Como pacientes do Sistema Único de Saúde (SUS), motoristas também madrugam em filas, em Bauru. No caso dos condutores, no entanto, o objetivo é conseguir senha para submeter o veículo à vistoria, na 5ª Circunscrição Regional de Trânsito (Ciretran), cujos serviços também estão restritos em virtude da greve dos policiais civis. Ontem, o primeiro atendido chegou aos 30 minutos do dia, conta um aposentado que preferiu não identificar-se.
“Eu cheguei às 4h10 e já tinham nove na minha frente”, comenta. No entanto, a distribuição dos números só ocorreu às 11h, quando o único vistoriador da Ciretran chegou. “Como sabíamos que eram 30, ficamos enfileirados. 21 dentro e os outros nove fora”, acrescenta o motorista.
De acordo com ele, o policial civil somente foi trabalhar ontem por acatar pedido da direção da Ciretran e por respeito aos motoristas. Além de estar em greve, como doou sangue, poderia tirar o dia de folga. Com palavras de ordem, cerca de 100 policiais civis em greve estiveram ontem pela manhã no Hemonúcleo de Bauru, onde 50 deles doaram sangue.

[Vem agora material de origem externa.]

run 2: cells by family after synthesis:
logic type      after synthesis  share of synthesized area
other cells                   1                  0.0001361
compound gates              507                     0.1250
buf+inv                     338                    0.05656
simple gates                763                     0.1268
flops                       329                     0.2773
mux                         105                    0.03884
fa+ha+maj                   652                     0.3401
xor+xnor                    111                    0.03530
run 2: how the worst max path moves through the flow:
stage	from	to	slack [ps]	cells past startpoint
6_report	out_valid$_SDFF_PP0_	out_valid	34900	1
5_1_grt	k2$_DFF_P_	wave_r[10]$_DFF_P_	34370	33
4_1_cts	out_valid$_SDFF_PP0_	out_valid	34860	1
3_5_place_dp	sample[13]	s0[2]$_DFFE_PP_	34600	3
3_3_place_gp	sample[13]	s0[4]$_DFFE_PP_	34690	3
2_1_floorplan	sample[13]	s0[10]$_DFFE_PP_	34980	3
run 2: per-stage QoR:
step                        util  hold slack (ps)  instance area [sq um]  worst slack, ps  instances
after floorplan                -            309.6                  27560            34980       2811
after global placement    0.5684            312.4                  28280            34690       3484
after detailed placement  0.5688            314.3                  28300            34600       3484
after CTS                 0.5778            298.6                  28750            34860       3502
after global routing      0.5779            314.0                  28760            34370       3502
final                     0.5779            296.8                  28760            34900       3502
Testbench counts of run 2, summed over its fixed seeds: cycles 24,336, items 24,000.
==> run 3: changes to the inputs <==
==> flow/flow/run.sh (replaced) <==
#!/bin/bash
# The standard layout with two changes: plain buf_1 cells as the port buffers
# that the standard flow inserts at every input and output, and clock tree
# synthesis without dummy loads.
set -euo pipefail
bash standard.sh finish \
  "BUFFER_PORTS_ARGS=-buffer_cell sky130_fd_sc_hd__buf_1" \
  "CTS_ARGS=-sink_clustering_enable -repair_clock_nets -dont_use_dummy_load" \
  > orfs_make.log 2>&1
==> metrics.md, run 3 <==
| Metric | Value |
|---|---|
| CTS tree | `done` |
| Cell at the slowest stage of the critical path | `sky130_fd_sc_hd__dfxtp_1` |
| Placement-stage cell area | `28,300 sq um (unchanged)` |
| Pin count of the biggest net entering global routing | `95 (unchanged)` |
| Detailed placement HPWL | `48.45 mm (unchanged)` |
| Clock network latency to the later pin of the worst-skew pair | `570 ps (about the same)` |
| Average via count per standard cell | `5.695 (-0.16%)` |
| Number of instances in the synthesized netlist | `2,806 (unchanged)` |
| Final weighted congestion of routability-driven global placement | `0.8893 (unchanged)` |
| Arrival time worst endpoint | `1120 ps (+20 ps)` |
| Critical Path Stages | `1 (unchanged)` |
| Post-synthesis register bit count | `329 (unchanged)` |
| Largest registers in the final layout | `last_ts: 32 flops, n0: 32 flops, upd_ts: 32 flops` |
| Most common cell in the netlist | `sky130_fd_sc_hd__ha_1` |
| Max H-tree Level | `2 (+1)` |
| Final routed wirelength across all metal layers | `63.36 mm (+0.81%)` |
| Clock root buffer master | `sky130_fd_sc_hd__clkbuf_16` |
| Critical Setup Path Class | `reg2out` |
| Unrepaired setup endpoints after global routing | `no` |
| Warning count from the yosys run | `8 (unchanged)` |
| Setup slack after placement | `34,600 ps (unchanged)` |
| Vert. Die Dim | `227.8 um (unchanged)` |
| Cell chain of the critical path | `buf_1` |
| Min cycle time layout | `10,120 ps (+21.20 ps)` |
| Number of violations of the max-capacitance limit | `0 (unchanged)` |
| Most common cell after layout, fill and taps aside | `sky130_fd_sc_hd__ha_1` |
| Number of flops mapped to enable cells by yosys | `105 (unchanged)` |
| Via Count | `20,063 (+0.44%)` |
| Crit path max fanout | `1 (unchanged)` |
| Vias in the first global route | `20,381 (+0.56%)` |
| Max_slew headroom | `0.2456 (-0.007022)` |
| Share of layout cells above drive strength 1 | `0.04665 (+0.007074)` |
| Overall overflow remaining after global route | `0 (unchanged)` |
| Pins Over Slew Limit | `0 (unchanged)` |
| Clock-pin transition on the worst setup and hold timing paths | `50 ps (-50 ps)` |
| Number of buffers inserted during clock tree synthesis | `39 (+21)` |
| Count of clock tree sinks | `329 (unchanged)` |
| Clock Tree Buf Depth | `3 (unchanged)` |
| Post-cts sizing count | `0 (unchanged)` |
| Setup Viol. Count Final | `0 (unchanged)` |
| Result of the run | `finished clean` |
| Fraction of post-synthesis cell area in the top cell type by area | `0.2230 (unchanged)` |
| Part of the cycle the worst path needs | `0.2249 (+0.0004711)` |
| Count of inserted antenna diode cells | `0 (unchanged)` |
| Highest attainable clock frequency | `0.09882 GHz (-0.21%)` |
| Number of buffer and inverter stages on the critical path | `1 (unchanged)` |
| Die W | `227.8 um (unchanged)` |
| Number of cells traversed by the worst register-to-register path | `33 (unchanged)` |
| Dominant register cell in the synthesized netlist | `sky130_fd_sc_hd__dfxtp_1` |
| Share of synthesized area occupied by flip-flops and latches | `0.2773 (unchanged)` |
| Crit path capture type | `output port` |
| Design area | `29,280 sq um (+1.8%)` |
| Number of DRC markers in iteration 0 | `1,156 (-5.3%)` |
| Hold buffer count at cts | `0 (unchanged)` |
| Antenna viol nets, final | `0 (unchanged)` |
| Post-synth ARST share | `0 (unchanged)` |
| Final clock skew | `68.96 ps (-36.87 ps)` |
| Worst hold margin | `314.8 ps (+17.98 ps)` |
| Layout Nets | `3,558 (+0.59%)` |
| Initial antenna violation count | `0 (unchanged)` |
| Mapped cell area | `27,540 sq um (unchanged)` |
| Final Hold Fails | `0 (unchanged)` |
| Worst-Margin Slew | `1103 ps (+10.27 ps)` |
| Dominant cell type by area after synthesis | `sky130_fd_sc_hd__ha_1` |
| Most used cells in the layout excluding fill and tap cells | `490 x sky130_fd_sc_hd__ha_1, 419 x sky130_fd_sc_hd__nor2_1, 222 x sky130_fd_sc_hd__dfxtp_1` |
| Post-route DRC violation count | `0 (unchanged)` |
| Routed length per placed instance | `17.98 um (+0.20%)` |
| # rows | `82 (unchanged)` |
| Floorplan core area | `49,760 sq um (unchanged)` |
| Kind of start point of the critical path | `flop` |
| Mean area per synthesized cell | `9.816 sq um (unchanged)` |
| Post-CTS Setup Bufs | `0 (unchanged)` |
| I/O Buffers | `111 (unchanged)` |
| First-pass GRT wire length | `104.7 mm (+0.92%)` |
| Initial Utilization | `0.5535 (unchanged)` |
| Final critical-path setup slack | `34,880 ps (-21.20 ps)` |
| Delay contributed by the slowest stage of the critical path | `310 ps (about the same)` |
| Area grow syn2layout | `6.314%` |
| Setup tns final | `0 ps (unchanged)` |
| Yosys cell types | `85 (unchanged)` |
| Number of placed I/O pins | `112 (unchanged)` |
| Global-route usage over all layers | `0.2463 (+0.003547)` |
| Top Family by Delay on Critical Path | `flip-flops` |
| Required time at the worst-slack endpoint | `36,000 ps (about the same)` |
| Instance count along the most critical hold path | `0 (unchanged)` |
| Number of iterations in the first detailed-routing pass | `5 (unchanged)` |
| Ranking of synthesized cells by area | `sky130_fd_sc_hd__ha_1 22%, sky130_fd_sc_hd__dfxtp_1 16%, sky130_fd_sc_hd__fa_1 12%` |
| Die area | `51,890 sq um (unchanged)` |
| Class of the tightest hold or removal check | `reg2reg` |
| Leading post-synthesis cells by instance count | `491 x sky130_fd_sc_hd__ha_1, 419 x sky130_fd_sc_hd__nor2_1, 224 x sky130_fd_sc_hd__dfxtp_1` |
From an optimization exercise on the open Yosys and OpenROAD flow, aimed at small area, a short achievable clock period and few clock cycles; shortcuts taken in it are not production practice.
Function was checked by simulation only, so behaviour that the tests miss may differ from the original.
Power is estimated from default activity; no workload was simulated.

$ cat flow/design.v
module rcb_norm (
    input  wire [31:0] angle,
    output wire [8:0]  imod
);
    wire [16:0] ub = {angle[31], angle[31:16]} + 17'd33120;
    wire [16:0] m  = ub % 17'd360;
    assign imod = m[8:0];
endmodule
module rcb_a2l (
    input  wire [24:0] norm,
    input  wire [5:0]  n,
    output wire [4:0]  idx,
    output wire [8:0]  r360,
    output wire [15:0] flo
);
    wire [29:0] u = n * norm;
    wire [13:0] t = u[29:16];
    wire [13:0] q = t / 14'd360;
    wire [13:0] r = t % 14'd360;
    assign idx  = q[4:0];
    assign r360 = r[8:0];
    assign flo  = u[15:0];
endmodule
module rcb_canvas (
    input  wire        clk,
    input  wire        rst,
    input  wire        cmd_valid,
    output wire        cmd_ready,
    input  wire [3:0]  cmd_op,
    input  wire [31:0] cmd_a,
    input  wire [31:0] cmd_b,
    input  wire        cmd_flag,
    input  wire [31:0] cmd_color,
    output reg         rsp_valid,
    output reg  [1:0]  rsp_code,
    output reg  [31:0] rsp_data
);
    localparam OP_NOP   = 4'd0;
    localparam OP_CLEAR = 4'd1;
    localparam OP_ARC   = 4'd2;
    localparam OP_FILL  = 4'd3;
    localparam OP_DECAY = 4'd4;
    localparam OP_A2L   = 4'd5;
    localparam OP_RDPIX = 4'd6;
    localparam OP_WRPIX = 4'd7;
    localparam OP_SETN  = 4'd8;
    localparam RSP_OK     = 2'd0;
    localparam RSP_RANGE  = 2'd2;
    localparam RSP_BADOPC = 2'd3;
    reg        rdy;                  
    reg        p_v;                  
    reg [3:0]  p_op;
    reg [31:0] p_a, p_b, p_col;
    reg        p_fl;
    reg        c_v;                  
    reg        c_go;                 
    reg [3:0]  c_op;
    reg [31:0] c_a, c_b, c_col;
    reg        c_fl;
    reg        c_ph;                 
    reg [3:0]  c_cnt;                
    reg [8:0]  c_r;                  
    reg        stale;                
    reg [5:0]  n_q;                  
    reg [4:0]  h;                    
    reg [31:0] P [0:31];
    reg [51:0] dreg;                 
    reg        clr_al; reg [4:0] clr_st;
    reg        d_al;   reg [4:0] d_st;  reg [31:0] d_m, d_b;
    reg        a1_al;  reg [4:0] a1_st, a1_lo, a1_hi; reg a1_nw, a1_ee, a1_cw;
    reg [31:0] a1_c;   reg [24:0] a1_rem;
    reg        a2_al;  reg [4:0] a2_st, a2_lo, a2_hi; reg a2_nw, a2_ee, a2_cw;
    reg [31:0] a2_c;   reg [24:0] a2_rem;
    reg        f_al;   reg [4:0] f_st;  reg [31:0] f_t;
    assign cmd_ready = rdy;
    wire accept = cmd_valid & rdy;
    wire go     = c_v & c_go & !stale;
    wire act    = c_v & !stale;      
    wire move   = p_v & (!c_v | go);
    wire op_clear = (c_op == OP_CLEAR);
    wire op_arc   = (c_op == OP_ARC);
    wire op_fill  = (c_op == OP_FILL);
    wire op_decay = (c_op == OP_DECAY);
    wire op_a2l   = (c_op == OP_A2L);
    wire op_rdpix = (c_op == OP_RDPIX);
    wire op_wrpix = (c_op == OP_WRPIX);
    wire op_setn  = (c_op == OP_SETN);
    wire a_ge_n   = (c_a[31:6] != 26'd0) || (c_a[5:0] >= n_q);
    wire fill_rng = c_a[31] || (c_a[30:0] > 31'h0001_0000);
    wire setn_rng = (c_a == 32'd0) || (c_a > 32'd32);
    wire at_head  = (c_a[4:0] == h);
    wire a_slot_ok = !a2_al && !f_al;
    wire d_slot_ok = !d_al && !a1_al && !a2_al && !f_al;
    wire tgt2      = a1_al;
    wire [8:0]  imF, imT;
    rcb_norm u_nF (.angle(p_a), .imod(imF));
    rcb_norm u_nT (.angle(p_b), .imod(imT));
    wire [4:0]  iF, iT;
    wire [8:0]  rF, rT;
    wire [15:0] loF, loT;
    rcb_a2l u_from (.norm(c_a[24:0]), .n(n_q), .idx(iF), .r360(rF), .flo(loF));
    rcb_a2l u_to   (.norm(c_b[24:0]), .n(n_q), .idx(iT), .r360(rT), .flo(loT));
    wire arc_nw = c_fl ? (c_b[24:0] >= c_a[24:0]) : (c_b[24:0] <= c_a[24:0]);
    wire [4:0] arc_lo = c_fl ? iF : iT;
    wire [4:0] arc_hi = c_fl ? iT : iF;
    wire [4:0] h1    = h + 5'd1;
    wire [4:0] hm1_0 = (h == 5'd0) ? n_q[4:0] - 5'd1 : h - 5'd1;
    wire [4:0] hp1_0 = ({1'b0, h} + 6'd1 == n_q) ? 5'd0 : h + 5'd1;
    wire [4:0] hm1_1 = (h1 == 5'd0) ? n_q[4:0] - 5'd1 : h;
    wire [4:0] hp1_1 = ({1'b0, h1} + 6'd1 == n_q) ? 5'd0 : h1 + 5'd1;
    wire a1_in0 = a1_nw ? (h >= a1_lo && h <= a1_hi) : (h >= a1_lo || h <= a1_hi);
    wire a2_in0 = a2_nw ? (h >= a2_lo && h <= a2_hi) : (h >= a2_lo || h <= a2_hi);
    wire a1_in1 = a1_nw ? (h1 >= a1_lo && h1 <= a1_hi) : (h1 >= a1_lo || h1 <= a1_hi);
    wire a2_in1 = a2_nw ? (h1 >= a2_lo && h1 <= a2_hi) : (h1 >= a2_lo || h1 <= a2_hi);
    wire [4:0] a1_iT = a1_cw ? a1_hi : a1_lo;
    wire [4:0] a2_iT = a2_cw ? a2_hi : a2_lo;
    wire a1_ed0 = a1_ee && ((a1_cw ? hm1_0 : hp1_0) == a1_iT);
    wire a2_ed0 = a2_ee && ((a2_cw ? hm1_0 : hp1_0) == a2_iT);
    wire a1_ed1 = a1_ee && ((a1_cw ? hm1_1 : hp1_1) == a1_iT);
    wire a2_ed1 = a2_ee && ((a2_cw ? hm1_1 : hp1_1) == a2_iT);
    wire E2_0 = a2_al & a2_ed0;
    wire I2_0 = a2_al & a2_in0;
    wire E1_0 = a1_al & a1_ed0;
    wire I1_0 = a1_al & a1_in0;
    wire E2_1 = a2_al & (h1 != a2_st) & a2_ed1;
    wire I2_1 = a2_al & (h1 != a2_st) & a2_in1;
    wire E1_1 = a1_al & (h1 != a1_st) & a1_ed1;
    wire u_fill = c_v & op_fill & !f_al;             
    wire u_dec  = c_v & op_decay & d_slot_ok;        
    wire e2_sel = stale ? E2_0 : E2_1;
    wire e1_sel = stale ? (!E2_0 & !I2_0 & E1_0) : (!E2_1 & !I2_1 & E1_1);
    reg  [31:0] dp_v, dp_m, dp_b;
    always @(*) begin
        if (!stale & u_fill) begin
            dp_v = c_col; dp_m = c_a; dp_b = 32'd0;
        end else if (!stale & u_dec) begin
            dp_v = P[0];  dp_m = c_a; dp_b = c_b;
        end else if (e2_sel) begin
            dp_v = a2_c;  dp_m = {7'd0, a2_rem}; dp_b = 32'd0;
        end else if (e1_sel) begin
            dp_v = a1_c;  dp_m = {7'd0, a1_rem}; dp_b = 32'd0;
        end else begin
            dp_v = stale ? P[0] : P[1]; dp_m = d_m; dp_b = d_b;
        end
    end
    wire dp_edge = e2_sel | e1_sel;
    reg  [31:0] dp_clamp;
    reg  [51:0] dp_out;
    reg  signed [40:0] dp_x;
    integer ch;
    always @(*) begin
        for (ch = 0; ch < 4; ch = ch + 1) begin
            dp_x = $signed({1'b0, dp_v[ch*8 +: 8]}) * $signed(dp_m) + $signed(dp_b);
            if (dp_x[40])
                dp_clamp[ch*8 +: 8] = 8'd0;
            else if (dp_x[39:24] != 16'd0)
                dp_clamp[ch*8 +: 8] = 8'd255;
            else
                dp_clamp[ch*8 +: 8] = dp_x[23:16];
            dp_out[ch*13 +: 13] = dp_edge ? dp_x[32:20] : {5'd0, dp_clamp[ch*8 +: 8]};
        end
    end
    wire [7:0]  dec0c = d_b[31] ? 8'd0 : (d_b[30:24] != 7'd0) ? 8'd255 : d_b[23:16];
    reg  [31:0] dq, eq;              
    reg  [12:0] eq_t;
    always @(*) begin
        for (ch = 0; ch < 4; ch = ch + 1) begin
            dq[ch*8 +: 8] = dreg[ch*13 +: 8];
            eq_t = dreg[ch*13 +: 13] / 13'd45;
            eq[ch*8 +: 8] = {1'b0, eq_t[6:0]};
        end
    end
    wire [31:0] vD = d_al ? (clr_al ? {4{dec0c}} : dq) : (clr_al ? 32'd0 : P[0]);
    wire [31:0] vA = E2_0 ? eq : I2_0 ? a2_c : E1_0 ? eq : I1_0 ? a1_c : vD;
    reg  [31:0] vF;
    always @(*) begin
        for (ch = 0; ch < 4; ch = ch + 1)
            vF[ch*8 +: 8] = (f_al && f_t[ch*8 +: 8] > vA[ch*8 +: 8]) ?
                            f_t[ch*8 +: 8] : vA[ch*8 +: 8];
    end
    wire step = act & (
          op_rdpix & !a_ge_n & (c_go | !at_head)
        | !c_go & op_wrpix & !a_ge_n & !a_slot_ok
        | !c_go & op_decay & !d_slot_ok
        | !c_go & op_fill & !fill_rng & f_al
        | !c_go & op_arc & !a_slot_ok);
    wire a2l_p0   = act & op_a2l & !c_ph;
    wire a2l_it   = act & op_a2l & c_ph;
    wire do_clr   = go & (op_clear | op_setn & !setn_rng);
    wire ins_d    = go & op_decay;
    wire ins_f    = go & op_fill & !fill_rng;
    wire ins_w    = go & op_wrpix & !a_ge_n;
    wire ins_a    = go & op_arc;
    wire ins_any  = ins_w | ins_a;
    wire [4:0] h_nx = do_clr ? 5'd0 : step ? h1 : h;
    wire [5:0] n_nx = (go & op_setn & !setn_rng) ? c_a[5:0] : n_q;
    wire clr_al_nx = do_clr | clr_al & !(step & (h1 == clr_st));
    wire d_al_nx   = !do_clr & (ins_d | d_al & !(step & (h1 == d_st)));
    wire a1_al_nx  = !do_clr & (ins_any & !tgt2 | a1_al & !(step & (h1 == a1_st)));
    wire a2_al_nx  = !do_clr & (ins_any & tgt2 | a2_al & !(step & (h1 == a2_st)));
    wire f_al_nx   = !do_clr & (ins_f | f_al & !(step & (h1 == f_st)));
    wire a_ok_nx = !a2_al_nx & !f_al_nx;
    wire d_ok_nx = !d_al_nx & !a1_al_nx & !a2_al_nx & !f_al_nx;
    wire stale_nx = ins_a & ((c_fl ? hm1_0 : hp1_0) == iT);
    wire [9:0] a2l_r2 = {c_r, rsp_data[15]};
    wire       a2l_qb = (a2l_r2 >= 10'd360);
    wire [9:0] a2l_rn = a2l_qb ? a2l_r2 - 10'd360 : a2l_r2;
    wire       c_v_nx   = move | c_v & !go;
    wire [3:0] op_nx    = move ? p_op : c_op;
    wire [31:0] a_nx    = move ? p_a : c_a;
    wire       c_ph_nx  = !move & (c_ph | a2l_p0);
    wire [3:0] cnt_nx   = a2l_p0 ? 4'd0 : a2l_it ? c_cnt + 4'd1 : c_cnt;
    wire a_ge_n_nx = (a_nx[31:6] != 26'd0) || (a_nx[5:0] >= n_nx);
    wire fill_rng_nx = a_nx[31] || (a_nx[30:0] > 31'h0001_0000);
    reg  pred;
    always @(*) begin
        case (op_nx)
        OP_ARC:   pred = a_ok_nx;
        OP_A2L:   pred = c_ph_nx & (cnt_nx == 4'd15);
        OP_RDPIX: pred = a_ge_n_nx | (a_nx[4:0] == h_nx);
        OP_WRPIX: pred = a_ge_n_nx | a_ok_nx;
        OP_DECAY: pred = d_ok_nx;
        OP_FILL:  pred = fill_rng_nx | !f_al_nx;
        default:  pred = 1'b1;
        endcase
    end
    wire p_v_nx = accept | p_v & !move;
    wire c_go_nx = pred & !stale_nx;
    wire rdy_nx  = (!p_v_nx | !c_v_nx | c_go_nx) & !stale_nx;
    integer k;
    always @(posedge clk) begin
        if (step) begin
            for (k = 0; k < 31; k = k + 1)
                P[k] <= P[k + 1];
            P[31] <= vF;
        end
        if (step | ins_d | stale)
            dreg <= dp_out;
    end
    always @(posedge clk) begin
        if (rdy) begin
            p_op  <= cmd_op;
            p_a   <= cmd_a;
            p_b   <= cmd_b;
            p_col <= cmd_color;
            p_fl  <= cmd_flag;
        end
        if (move) begin
            c_op  <= p_op;
            c_a   <= (p_op == OP_ARC || p_op == OP_A2L) ? {7'd0, imF, p_a[15:0]} : p_a;
            c_b   <= (p_op == OP_ARC) ? {7'd0, imT, p_b[15:0]} : p_b;
            c_col <= p_col;
            c_fl  <= p_fl;
        end
        c_cnt <= cnt_nx;
        if (a2l_p0)
            c_r <= rF;
        else if (a2l_it)
            c_r <= a2l_rn[8:0];
        if (ins_d) begin
            d_m <= c_a;
            d_b <= c_b;
            d_st <= h;
        end
        if (ins_f) begin
            f_t  <= dp_clamp;
            f_st <= h;
        end
        if (ins_a & !tgt2) begin
            a1_lo <= arc_lo; a1_hi <= arc_hi; a1_nw <= arc_nw; a1_ee <= 1'b1;
            a1_cw <= c_fl; a1_c <= c_col; a1_rem <= {rT, loT}; a1_st <= h;
        end
        if (ins_a & tgt2) begin
            a2_lo <= arc_lo; a2_hi <= arc_hi; a2_nw <= arc_nw; a2_ee <= 1'b1;
            a2_cw <= c_fl; a2_c <= c_col; a2_rem <= {rT, loT}; a2_st <= h;
        end
        if (ins_w & !tgt2) begin
            a1_lo <= c_a[4:0]; a1_hi <= c_a[4:0]; a1_nw <= 1'b1; a1_ee <= 1'b0;
            a1_c  <= c_col; a1_st <= h;
        end
        if (ins_w & tgt2) begin
            a2_lo <= c_a[4:0]; a2_hi <= c_a[4:0]; a2_nw <= 1'b1; a2_ee <= 1'b0;
            a2_c  <= c_col; a2_st <= h;
        end
        if (go) begin
            rsp_code <= RSP_OK;
            if (op_rdpix)
                rsp_data <= vF;
            if (op_rdpix & a_ge_n | op_wrpix & a_ge_n | op_fill & fill_rng
                | op_setn & setn_rng)
                rsp_code <= RSP_RANGE;
            if (c_op > OP_SETN)
                rsp_code <= RSP_BADOPC;
        end
        if (a2l_p0)
            rsp_data <= {11'd0, iF, loF};
        else if (a2l_it)
            rsp_data[15:0] <= {rsp_data[14:0], a2l_qb};
        if (rst) begin
            rdy       <= 1'b1;
            p_v       <= 1'b0;
            c_v       <= 1'b0;
            c_go      <= 1'b0;
            c_ph      <= 1'b0;
            stale     <= 1'b0;
            rsp_valid <= 1'b0;
            n_q       <= 6'd32;
            h         <= 5'd0;
            clr_al    <= 1'b1;
            clr_st    <= 5'd0;
            d_al      <= 1'b0;
            a1_al     <= 1'b0;
            a2_al     <= 1'b0;
            f_al      <= 1'b0;
        end else begin
            rdy       <= rdy_nx;
            p_v       <= p_v_nx;
            c_v       <= c_v_nx;
            c_go      <= c_go_nx;
            c_ph      <= c_ph_nx;
            stale     <= stale_nx;
            rsp_valid <= go;
            n_q       <= n_nx;
            h         <= h_nx;
            if (do_clr)
                clr_st <= 5'd0;
            clr_al    <= clr_al_nx;
            d_al      <= d_al_nx;
            a1_al     <= a1_al_nx;
            a2_al     <= a2_al_nx;
            f_al      <= f_al_nx;
        end
    end
endmodule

Os policiais se reuniram em frente à Delegacia de Investigações Gerais (DIG) e caminharam até o Hemonúcleo. Não faltaram protestos ao governo do Estado, acusado de retaliar os grevistas. Segundo o movimento, em todo o Estado, os diretores de Departamento de Polícia Judiciária do Interior (Deinter) reuniram seus respectivos seccionais para pressioná-los a acabar com a paralisação. Caso contrário, informaram, represálias ocorrerão.
Na oportunidade, os diretores teriam informado que o governo tem uma proposta a fazer, desde que as atividades sejam retomadas. Questionado, o diretor do (Deinter-4), Renato Cruz Swensson, confirmou reunião com os seccionais, mas informou que apenas foram tratados assuntos gerais não referentes à greve.